**Prompt:** Beneath this instruction is a block of data; output from it exactly the lines that run from the one containing "6_report | wr_ptr_reg[2]" through the one containing "repair buffers: 227 / 1210", inclusive.

Stored data entries:
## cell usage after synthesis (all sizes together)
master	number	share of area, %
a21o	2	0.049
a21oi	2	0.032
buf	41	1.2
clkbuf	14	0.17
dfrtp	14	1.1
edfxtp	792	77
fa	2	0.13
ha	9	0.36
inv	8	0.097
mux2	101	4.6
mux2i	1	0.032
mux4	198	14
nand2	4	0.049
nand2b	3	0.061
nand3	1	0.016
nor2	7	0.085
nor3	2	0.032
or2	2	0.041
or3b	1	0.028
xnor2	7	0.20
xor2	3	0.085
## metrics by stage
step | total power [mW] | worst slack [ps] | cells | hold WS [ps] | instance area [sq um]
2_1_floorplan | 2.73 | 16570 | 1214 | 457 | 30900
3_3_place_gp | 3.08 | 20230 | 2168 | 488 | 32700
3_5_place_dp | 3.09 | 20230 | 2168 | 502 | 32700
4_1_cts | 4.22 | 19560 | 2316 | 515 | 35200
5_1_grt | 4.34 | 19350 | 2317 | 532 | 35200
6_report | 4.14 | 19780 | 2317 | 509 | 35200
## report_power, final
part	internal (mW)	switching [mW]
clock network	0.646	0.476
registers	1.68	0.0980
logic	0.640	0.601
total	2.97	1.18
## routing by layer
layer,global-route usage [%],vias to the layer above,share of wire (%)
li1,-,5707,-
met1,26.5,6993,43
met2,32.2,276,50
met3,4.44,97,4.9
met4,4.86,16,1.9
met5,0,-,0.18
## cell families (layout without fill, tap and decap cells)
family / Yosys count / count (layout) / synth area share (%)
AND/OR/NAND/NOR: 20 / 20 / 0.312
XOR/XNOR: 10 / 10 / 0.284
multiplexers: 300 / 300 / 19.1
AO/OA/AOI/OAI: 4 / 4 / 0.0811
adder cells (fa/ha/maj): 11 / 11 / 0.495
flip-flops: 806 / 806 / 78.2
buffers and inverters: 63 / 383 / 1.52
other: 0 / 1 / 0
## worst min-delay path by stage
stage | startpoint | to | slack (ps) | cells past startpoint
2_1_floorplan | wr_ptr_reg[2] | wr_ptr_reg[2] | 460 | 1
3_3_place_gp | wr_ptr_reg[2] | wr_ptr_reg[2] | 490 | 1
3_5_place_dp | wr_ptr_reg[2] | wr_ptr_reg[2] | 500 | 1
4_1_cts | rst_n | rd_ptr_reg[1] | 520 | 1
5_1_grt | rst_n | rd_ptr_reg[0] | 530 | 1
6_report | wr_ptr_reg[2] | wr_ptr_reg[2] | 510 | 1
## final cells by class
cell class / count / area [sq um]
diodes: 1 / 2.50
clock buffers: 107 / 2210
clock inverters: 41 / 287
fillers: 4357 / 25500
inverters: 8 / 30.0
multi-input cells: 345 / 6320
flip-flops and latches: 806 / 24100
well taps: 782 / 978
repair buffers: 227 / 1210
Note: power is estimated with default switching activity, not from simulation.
===== src/rtl/core/bls_pkg.sv =====
// Shared types and codes for the bounded LIFO stack.
package bls_pkg;

    typedef enum logic [2:0] {
        REQ_PUSH    = 3'd0,
        REQ_POP     = 3'd1,
        REQ_PEEK    = 3'd2,
        REQ_UPDATE  = 3'd3,
        REQ_DISPLAY = 3'd4
    } req_e;

    typedef enum logic [1:0] {
        ST_OK       = 2'd0,
        ST_OVERFLOW = 2'd1,
        ST_EMPTY    = 2'd2,
        ST_BADIDX   = 2'd3
    } status_e;

    // What the back end does with a queued request.
    typedef enum logic [1:0] {
        OP_NONE  = 2'd0,
        OP_WRITE = 2'd1,
        OP_READ  = 2'd2,
        OP_WALK  = 2'd3
    } op_kind_e;

    typedef struct packed {
        op_kind_e kind;
        status_e  status;
    } cmd_ctl_t;

    localparam int CTL_W  = $bits(cmd_ctl_t);
    localparam int WORD_W = 32;

endpackage


===== src/rtl/core/bls_front.sv =====
// Front end: takes requests, tracks the fill count and classifies each request.
module bls_front #(
    parameter int DEPTH = 8,
    parameter int AW    = $clog2(DEPTH),
    parameter int CW    = $clog2(DEPTH + 1)
) (
    input  logic                     clk,
    input  logic                     rst_n,
    input  logic                     accept,
    input  logic [2:0]               req_type,
    input  logic [CW-1:0]            depth_index,
    output bls_pkg::cmd_ctl_t        cmd_ctl,
    output logic [AW-1:0]            cmd_addr,
    output logic [CW-1:0]            cmd_count
);
    import bls_pkg::*;

    logic [CW-1:0] count_reg;
    logic [CW-1:0] count_next;
    logic [CW-1:0] count_m1;
    logic [CW-1:0] upd_pos;
    logic          empty;
    logic          full;

    assign count_m1 = count_reg - CW'(1);
    assign upd_pos  = count_reg - depth_index;
    assign empty    = (count_reg == '0);
    assign full     = (count_reg == CW'(DEPTH));

    always_comb
    begin
        count_next     = count_reg;
        cmd_ctl.kind   = OP_NONE;
        cmd_ctl.status = ST_OK;
        cmd_addr       = count_m1[AW-1:0];
        unique case (req_e'(req_type))
            REQ_PUSH:
            begin
                if (full)
                begin
                    cmd_ctl.status = ST_OVERFLOW;
                end
                else
                begin
                    cmd_ctl.kind = OP_WRITE;
                    cmd_addr     = count_reg[AW-1:0];
                    count_next   = count_reg + CW'(1);
                end
            end
            REQ_POP:
            begin
                if (empty)
                begin
                    cmd_ctl.status = ST_EMPTY;
                end
                else
                begin
                    cmd_ctl.kind = OP_READ;
                    count_next   = count_m1;
                end
            end
            REQ_PEEK:
            begin
                if (empty)
                    cmd_ctl.status = ST_EMPTY;
                else
                    cmd_ctl.kind = OP_READ;
            end
            REQ_UPDATE:
            begin
                if (depth_index == '0 || depth_index > count_reg)
                begin
                    cmd_ctl.status = ST_BADIDX;
                end
                else
                begin
                    cmd_ctl.kind = OP_WRITE;
                    cmd_addr     = upd_pos[AW-1:0];
                end
            end
            REQ_DISPLAY:
            begin
                if (empty)
                    cmd_ctl.status = ST_EMPTY;
                else
                    cmd_ctl.kind = OP_WALK;
            end
            default:
            begin
                cmd_ctl.status = ST_OK;
            end
        endcase
    end

    assign cmd_count = count_next;

    always_ff @(posedge clk or negedge rst_n)
    begin
        if (!rst_n)
            count_reg <= '0;
        else if (accept)
            count_reg <= count_next;
    end

endmodule


===== src/rtl/core/bls_queue.sv =====
// Two-entry request queue between the front and back ends.
module bls_queue #(
    parameter int WIDTH = 8
) (
    input  logic             clk,
    input  logic             rst_n,
    input  logic             push,
    input  logic [WIDTH-1:0] push_data,
    input  logic             pop,
    output logic [WIDTH-1:0] head,
    output logic             full,
    output logic             empty
);
    logic [WIDTH-1:0] slot_reg [2];
    logic             wr_ptr_reg;
    logic             rd_ptr_reg;
    logic [1:0]       level_reg;
    logic [1:0]       level_next;

    assign full  = (level_reg == 2'd2);
    assign empty = (level_reg == 2'd0);
    assign head  = slot_reg[rd_ptr_reg];

    always_comb
    begin
        level_next = level_reg;
        if (push && !pop)
            level_next = level_reg + 2'd1;
        else if (pop && !push)
            level_next = level_reg - 2'd1;
    end

    always_ff @(posedge clk)
    begin
        if (push)
            slot_reg[wr_ptr_reg] <= push_data;
    end

    always_ff @(posedge clk or negedge rst_n)
    begin
        if (!rst_n)
        begin
            wr_ptr_reg <= 1'b0;
            rd_ptr_reg <= 1'b0;
            level_reg  <= 2'd0;
        end
        else
        begin
            if (push)
                wr_ptr_reg <= ~wr_ptr_reg;
            if (pop)
                rd_ptr_reg <= ~rd_ptr_reg;
            level_reg <= level_next;
        end
    end

endmodule


===== src/rtl/core/bls_back.sv =====
// Back end: holds the entry memory, carries out queued requests, drives results.
module bls_back #(
    parameter int DEPTH = 8,
    parameter int AW    = $clog2(DEPTH),
    parameter int CW    = $clog2(DEPTH + 1)
) (
    input  logic                      clk,
    input  logic                      rst_n,
    input  logic                      head_valid,
    input  bls_pkg::cmd_ctl_t         head_ctl,
    input  logic [AW-1:0]             head_addr,
    input  logic [CW-1:0]             head_count,
    input  logic [31:0]               head_wdata,
    output logic                      head_pop,
    output logic                      strobe,
    output logic signed [31:0]        data,
    output logic [CW-1:0]             count,
    output logic [1:0]                status,
    output logic                      last
);
    import bls_pkg::*;

    logic [WORD_W-1:0] mem [DEPTH];
    logic [WORD_W-1:0] rd_data_reg;

    logic          wr_en;
    logic          rd_en;
    logic [AW-1:0] cur_addr;
    logic          issue;
    logic          issue_last;

    logic          walk_reg;
    logic          walk_next;
    logic [AW-1:0] walk_ptr_reg;
    logic [AW-1:0] walk_ptr_next;

    logic          res_valid_reg;
    logic          res_sel_reg;
    logic [CW-1:0] res_count_reg;
    status_e       res_status_reg;
    logic          res_last_reg;

    assign cur_addr = walk_reg ? walk_ptr_reg : head_addr;

    always_comb
    begin
        wr_en         = 1'b0;
        rd_en         = 1'b0;
        issue         = head_valid;
        issue_last    = 1'b1;
        head_pop      = head_valid;
        walk_next     = walk_reg;
        walk_ptr_next = walk_ptr_reg;
        if (head_valid)
        begin
            unique case (head_ctl.kind)
                OP_NONE:  ;
                OP_WRITE: wr_en = 1'b1;
                OP_READ:  rd_en = 1'b1;
                OP_WALK:
                begin
                    // step down one entry a cycle; hold the request until the bottom
                    rd_en         = 1'b1;
                    issue_last    = (cur_addr == '0);
                    head_pop      = (cur_addr == '0);
                    walk_next     = (cur_addr != '0);
                    walk_ptr_next = cur_addr - AW'(1);
                end
                default: ;
            endcase
        end
    end

    always_ff @(posedge clk)
    begin
        if (wr_en)
            mem[cur_addr] <= head_wdata;
        if (rd_en)
            rd_data_reg <= mem[cur_addr];
    end

    always_ff @(posedge clk)
    begin
        if (issue)
        begin
            res_count_reg  <= head_count;
            res_status_reg <= head_ctl.status;
            res_last_reg   <= issue_last;
            res_sel_reg    <= rd_en;
        end
    end

    always_ff @(posedge clk or negedge rst_n)
    begin
        if (!rst_n)
        begin
            res_valid_reg <= 1'b0;
            walk_reg      <= 1'b0;
            walk_ptr_reg  <= '0;
        end
        else
        begin
            res_valid_reg <= issue;
            walk_reg      <= walk_next;
            walk_ptr_reg  <= walk_ptr_next;
        end
    end

    assign strobe = res_valid_reg;
    assign data   = res_sel_reg ? signed'(rd_data_reg) : '0;
    assign count  = res_count_reg;
    assign status = res_status_reg;
    assign last   = res_last_reg;

endmodule


===== src/rtl/core/bounded_lifo_stack.sv =====
// Top level of the bounded LIFO stack.
// A request (push, pop, peek, update or display) is taken when start is high and busy
// is low; results come out on strobe, one per cycle, and must be taken as they appear.
// Push, pop, peek and update give one result each, registered in the request queue and
// then in the back end's result registers; display gives one result per held entry, top
// first, on consecutive cycles, the final one with last set. The back end runs one memory
// access per cycle, and a display holds the back end for one access per entry held; busy
// rises while the two-entry request queue is full. The entry memory needs no clearing
// after reset.
module bounded_lifo_stack #(
    parameter int DEPTH = 8
) (
    input  logic                               clk,
    input  logic                               rst_n,
    input  logic                               start,
    output logic                               busy,
    input  logic [2:0]                         req_type,
    input  logic signed [31:0]                 value,
    input  logic [$clog2(DEPTH + 1)-1:0]       depth_index,
    output logic                               strobe,
    output logic signed [31:0]                 data,
    output logic [$clog2(DEPTH + 1)-1:0]       count,
    output logic [1:0]                         status,
    output logic                               last
);
    import bls_pkg::*;

    localparam int AW = $clog2(DEPTH);
    localparam int CW = $clog2(DEPTH + 1);
    localparam int QW = CTL_W + AW + CW + WORD_W;

    logic          accept;
    cmd_ctl_t      cmd_ctl;
    logic [AW-1:0] cmd_addr;
    logic [CW-1:0] cmd_count;

    logic [QW-1:0] q_head;
    logic          q_full;
    logic          q_empty;
    logic          q_pop;

    cmd_ctl_t          head_ctl;
    logic [AW-1:0]     head_addr;
    logic [CW-1:0]     head_count;
    logic [WORD_W-1:0] head_wdata;

    assign busy   = q_full;
    assign accept = start && !q_full;

    bls_front #(
        .DEPTH (DEPTH),
        .AW    (AW),
        .CW    (CW)
    ) u_front (
        .clk         (clk),
        .rst_n       (rst_n),
        .accept      (accept),
        .req_type    (req_type),
        .depth_index (depth_index),
        .cmd_ctl     (cmd_ctl),
        .cmd_addr    (cmd_addr),
        .cmd_count   (cmd_count)
    );

    bls_queue #(
        .WIDTH (QW)
    ) u_queue (
        .clk       (clk),
        .rst_n     (rst_n),
        .push      (accept),
        .push_data ({cmd_ctl, cmd_addr, cmd_count, unsigned'(value)}),
        .pop       (q_pop),
        .head      (q_head),
        .full      (q_full),
        .empty     (q_empty)
    );

    assign {head_ctl, head_addr, head_count, head_wdata} = q_head;

    bls_back #(
        .DEPTH (DEPTH),
        .AW    (AW),
        .CW    (CW)
    ) u_back (
        .clk        (clk),
        .rst_n      (rst_n),
        .head_valid (!q_empty),
        .head_ctl   (head_ctl),
        .head_addr  (head_addr),
        .head_count (head_count),
        .head_wdata (head_wdata),
        .head_pop   (q_pop),
        .strobe     (strobe),
        .data       (data),
        .count      (count),
        .status     (status),
        .last       (last)
    );

endmodule


===== config.mk =====
export PLATFORM = sky130hd
export DESIGN_NAME = bounded_lifo_stack
export DESIGN_NICKNAME = d
export VERILOG_FILES = /design/src/rtl/core/bls_pkg.sv /design/src/rtl/core/bls_front.sv /design/src/rtl/core/bls_queue.sv /design/src/rtl/core/bls_back.sv /design/src/rtl/core/bounded_lifo_stack.sv
export SDC_FILE = /design/constraint.sdc
export NUM_CORES = 1
export LEC_CHECK = 0
export BUFFER_PORTS_ARGS = -buffer_cell sky130_fd_sc_hd__buf_4
export CORE_MARGIN = 4
export CORE_UTILIZATION = 45
export CTS_CLUSTER_SIZE = 12
export DETAILED_ROUTE_END_ITERATION = 8
export PLACE_DENSITY = 0.61
export SYNTH_ARGS = -nofsm -noshare
export SYNTH_HDL_FRONTEND = slang
export SYNTH_SLANG_ARGS = --single-unit

===== constraint.sdc =====
create_clock -name clk -period 6.8 [get_ports clk]
set_input_delay 0.34 -clock clk [delete_from_list [all_inputs] [get_ports clk]]
set_output_delay 0.34 -clock clk [all_outputs]
set_load 0.01 [all_outputs]

-- Word-level counts from Yosys, hierarchy flattened
Memory sizes are Yosys's and may differ from the RTL's. A register that Yosys moved wholly into a read port is not among the register bits.
Index checks and enable logic that the tools add are counted.
- order comparisons: 1
- equality and inequality tests: 9
- reduce and logical (&&, ||, !) cells: 19
- bitwise operators: 3
- add/sub/neg operators: 6
- mux-type cells: 29
- operators by type and width (operator ; count):
    two-way mux 32 bit ; 1
    two-way mux 1 bit ; 13
    two-way mux 2 bit ; 6
    two-way mux 3 bit ; 3
    logical NOT 4 bit ; 2
    two-way mux 4 bit ; 2
    one-hot mux 2 bit (4 select lines) ; 1
    one-hot mux 4 bit (2 select lines) ; 1
    equality test 2 bit, second input constant ; 3
    equality test 3 x 2 -> 1 bit, second input constant ; 2
    logical NOT 3 bit ; 2
    one-hot mux 2 bit (3 select lines) ; 1
    one-hot mux 3 bit (2 select lines) ; 1
    adder 4 x 1 -> 4 bit, second input constant ; 1
    equality test 4 bit, second input constant ; 1
    > comparator 4 bit ; 1
    logical NOT 1 bit ; 4
    OR reduction 2 bit ; 2
    subtractor 4 x 1 -> 4 bit, second input constant ; 1
    equality test 3 x 1 -> 1 bit, second input constant ; 1
    equality test 3 bit, second input constant ; 1
    logical AND 1 bit ; 3
    NOT 1 bit ; 3
    nonzero test 3 bit ; 1
    other kinds (10) ; 10
- input port bits: 42
- memories: 2
- RAM bits: 342
- flip-flop bits (word level): 21
- logic and storage cells: 80
- output and inout port bits: 41
- memory list (memory ; depth ; bits a word ; rd ports ; clocked after memory_dff ; write ports ; line ; RTL):
    u_back.mem ; 8 ; 32 ; 1 ; 1 ; 1 ; bls_back.sv:23 ; logic [WORD_W-1:0] mem [DEPTH];
    u_queue.slot_reg ; 2 ; 43 ; 1 ; 0 ; 1 ; bls_queue.sv:14 ; logic [WIDTH-1:0] slot_reg [2];

-- Logic depth before layout (Yosys ltp)
Gate-level depths: netlist of the first run.
An unclocked memory read counts as a cell.
- depth in word-level cells: 8
- depth in mapped cells: 15
- mapped depth without buffers: 11

-- By module
From an unflattened synthesis of the first run, not the netlist that was laid out.
- cell total of the unflattened synthesis: 947
- area, all modules: 16066.7 µm²
- by module, submodules not included (module ; sequential area each (µm²) ; times used ; cells each ; area each (µm²)):
    bls_back ; 9013.6 ; 1 ; 670 ; 11642.4
    bls_queue ; 2682.6 ; 1 ; 150 ; 3490.8
    bls_front ; 100.1 ; 1 ; 125 ; 915.9
    bounded_lifo_stack ; 0.0 ; 1 ; 2 ; 17.5

-- Worst setup path after synthesis of the first run
No wires, ideal clock.
- path kind: register to register
- from: register u_queue.rd_ptr_reg
- to: memory u_back.mem[0][0], enable pin
- stages on the path, launching flop included: 10
- arrival: 2905 ps
- clock period less this slack: 3326 ps
- setup slack: 3474 ps
- path through: dfrtp_1 buf_6 mux2_4 o21a_1 buf_6 inv_2 buf_4 buf_4 nand2_1 nor2_1
- cells in the longest elaborated chain, start to end: 6
- elaborated cells on any way between the ends: 7
- classes of those cells: eq/ne: 1; mux: 5; memory: 1
- ends and longest elaborated chain (element ; line ; RTL):
    start, declared ; bls_queue.sv:16 ; logic rd_ptr_reg;
    start signal, assigned ; bls_queue.sv:52 ; rd_ptr_reg <= ~rd_ptr_reg;
    memory read (2 x 43 bit) * ; -- ;
    equality test 2 x 1 -> 1 bit ; bls_back.sv:56 ; unique case (head_ctl.kind)
    two-way mux 1 bit ; bls_back.sv:56 ;
    two-way mux 1 bit ; bls_back.sv:54 ; if (head_valid)
    two-way mux 1 bit ; bls_back.sv:76 ; if (wr_en)
    two-way mux 1 bit (implied by the code) ; bls_back.sv:77 ; mem[cur_addr] <= head_wdata;
    end, declared ; bls_back.sv:23 ;
Every way passes the cells marked *; elsewhere a longest branch is shown, timed or not.

-- Worst setup path in the final report of the first run
- from: register u_back.walk_reg
- to: memory u_back.mem[5][29], enable pin
- cells in the longest elaborated chain, start to end: 1
- ends and longest elaborated chain (element ; line ; RTL):
    start, declared ; bls_back.sv:32 ; logic walk_reg;
    start signal, assigned ; bls_back.sv:104 ; walk_reg <= walk_next;
    two-way mux 3 bit ; bls_back.sv:43 ; assign cur_addr = walk_reg ? walk_ptr_reg : head_addr;
No other way between the ends.

==> metrics, run 1 <==
yosys warns=0; GRT overflow=0; num rows=68; syn_area_per_cell=about 17 sq um; peak supply drop=0.2681 mV; CTS sink cnt=395; Synth cell types=55; fmax=~240 MHz; die outline height=195.8 um; pin count of the biggest net entering global routing=50; Total Power=around 8.5 mW; number of synthesized register bits=~400; Synth Instances=934; syn_nets=between 900 and 1k; CP required=about 6900 ps; Final HPWL DP=18800 um; total number of vias=around 8.4k; Finished Core Util=a little over half; Max H-tree Level=2; period utilisation layout=between 60% and 70%; layout cell share with drive strength beyond 1=23.48%; Layout Skew=roughly 21 ps; Synth Flop Type=edfxtp_1; CTS clk-pin slew, worst paths=~60 ps; Syn-to-layout area delta=16.72%; initial antenna violation count=0; drt pass-1 iters=7; PostCTS Resize Cnt=0; Critical Path End Type=register; TritonCTS Buffers=42; Slew Viols, Final=0; IO Count=83; fin nets=1108; sequential area share after synthesis=between 70% and 80%; pre-CTS setup slack=roughly 2500 ps; clk root buf=clkbuf_16; kind of critical path=reg2reg; slew margin rel.=between 10% and 20%; fraction of registers with async set/reset=3.291%; Die Wd=195.8 um; Iteration-0 DRC Markers=slightly below 700; final setup violation count=0; DRC violation count after routing=0; Via density=approximately 5.5; startpoint types=register; Final Hold Viols=0; Lkg Pwr=between 6 and 7 nW; Pwr Density=459.1 nW/um^2; Initial Util=between 40% and 50%; Port Buffers=82; MaxCap Viol Count=0; fin crit period=about 4200 ps; count of flip-flops with a built-in enable after synthesis=382; area of the die=~38000 sq um; status=complete, no violations; Synth Cell Area=roughly 16000 sq um; Hold Crit Class=in2async; max reg flops=about 260; first-pass GRT wire length=approximately 50000 um; RD Place Congestion=0.7631; Clock Latency Late Sink=540 ps; RSZ-0062 raised after global routing=no; setup TNS=0 ps; Inserted Diodes=0; worst slew pin tran=around 1200 ps; core area=between 30000 and 40000 sq um; GRT Util Overall=about 17%; CTS tree=built; final antenna-violating net count=0; DR WL/cell=roughly 21 um; worst setup margin=~2600 ps; vias in the first global route=~8.7k; CP arrival=approximately 4400 ps; Bufs on Longest Clock Path=3; WL final=between 30000 and 40000 um; fillcell total=2774; crit path max fanout=32
==> metal layers <==
metal | global-route usage (%) | share of wire [%]
met5 | 0 | 0
met4 | 4.241 | 2.1
met3 | 2.610 | 4.9
met2 | 27.41 | 48
met1 | 23.37 | 45
==> cells in the mapped netlist, types with 19 or more instances <==
cell | number | area, sq um
edfxtp_1 | 382 | 11470
nand2_1 | 96 | 360.4
mux2_2 | 60 | 675.7
o2bb2ai_1 | 38 | 332.8
and2_1 | 33 | 206.5
a21oi_1 | 32 | 160.2
nor2_1 | 30 | 112.6
clkbuf_1 | 26 | 97.59
mux2i_1 | 23 | 230.2
a211o_1 | 22 | 192.7
mux4_2 | 22 | 495.5
a222oi_1 | 19 | 190.2
==> final cells by class <==
class	count	area [sq um]	area share, %
multi-input cells	474	3810	20.57
well taps	455	569.3	3.074
flip-flops and latches	395	11800	63.70
clock buffers	56	1135	6.128
repair buffers	128	1044	5.634
clock inverters	16	116.4	0.6283
inverters	13	48.80	0.2635
==> critical path: stages (launching register included) <==
cell     delay (ps)
dfrtp_1         790
o21ai_2         960
nand2_1         900
nor2_4         1150
==> final timing paths <==
| check | startpoint | to | slack (ps) | depth (start not counted) |
|---|---|---|---|---|
| min in group clk | start | u_queue.wr_ptr_reg | 210 | 3 |
| min reg2reg | u_queue.level_reg[1] | u_queue.level_reg[1] | 490 | 1 |
| max | u_back.walk_reg | u_back.mem[5][29] | 2590 | 3 |
| min | rst_n | u_front.count_reg[3] | 210 | 2 |
| max in group asynchronous | rst_n | u_queue.rd_ptr_reg | 6400 | 2 |
| max reg2reg | u_back.walk_reg | u_back.mem[5][29] | 2590 | 3 |
==> placed cells by master, fill, tap and decap left out, types with 8 or more instances in the layout <==
cell type and instances:
ha_1 11, o21ai_0 12, mux4_2 22, o2bb2ai_1 38, mux2i_1 23, and2_1 33
a21oi_1 32, mux2_2 60, edfxtp_1 382, dlygate4sd3_1 33, clkinv_1 8, buf_4 95
clkbuf_16 43, nand2_1 96, inv_1 12, clkbuf_1 12, dfrtp_1 12, a222oi_1 19
a211o_1 22, nor2_1 21
==> power by group <==
part           switching [mW]  internal, mW
clock network           0.883          1.21
registers               0.176          3.50
logic                    1.68          1.06
total                    2.74          5.77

**Response area:**
6_report | wr_ptr_reg[2] | wr_ptr_reg[2] | 510 | 1
## final cells by class
cell class / count / area [sq um]
diodes: 1 / 2.50
clock buffers: 107 / 2210
clock inverters: 41 / 287
fillers: 4357 / 25500
inverters: 8 / 30.0
multi-input cells: 345 / 6320
flip-flops and latches: 806 / 24100
well taps: 782 / 978
repair buffers: 227 / 1210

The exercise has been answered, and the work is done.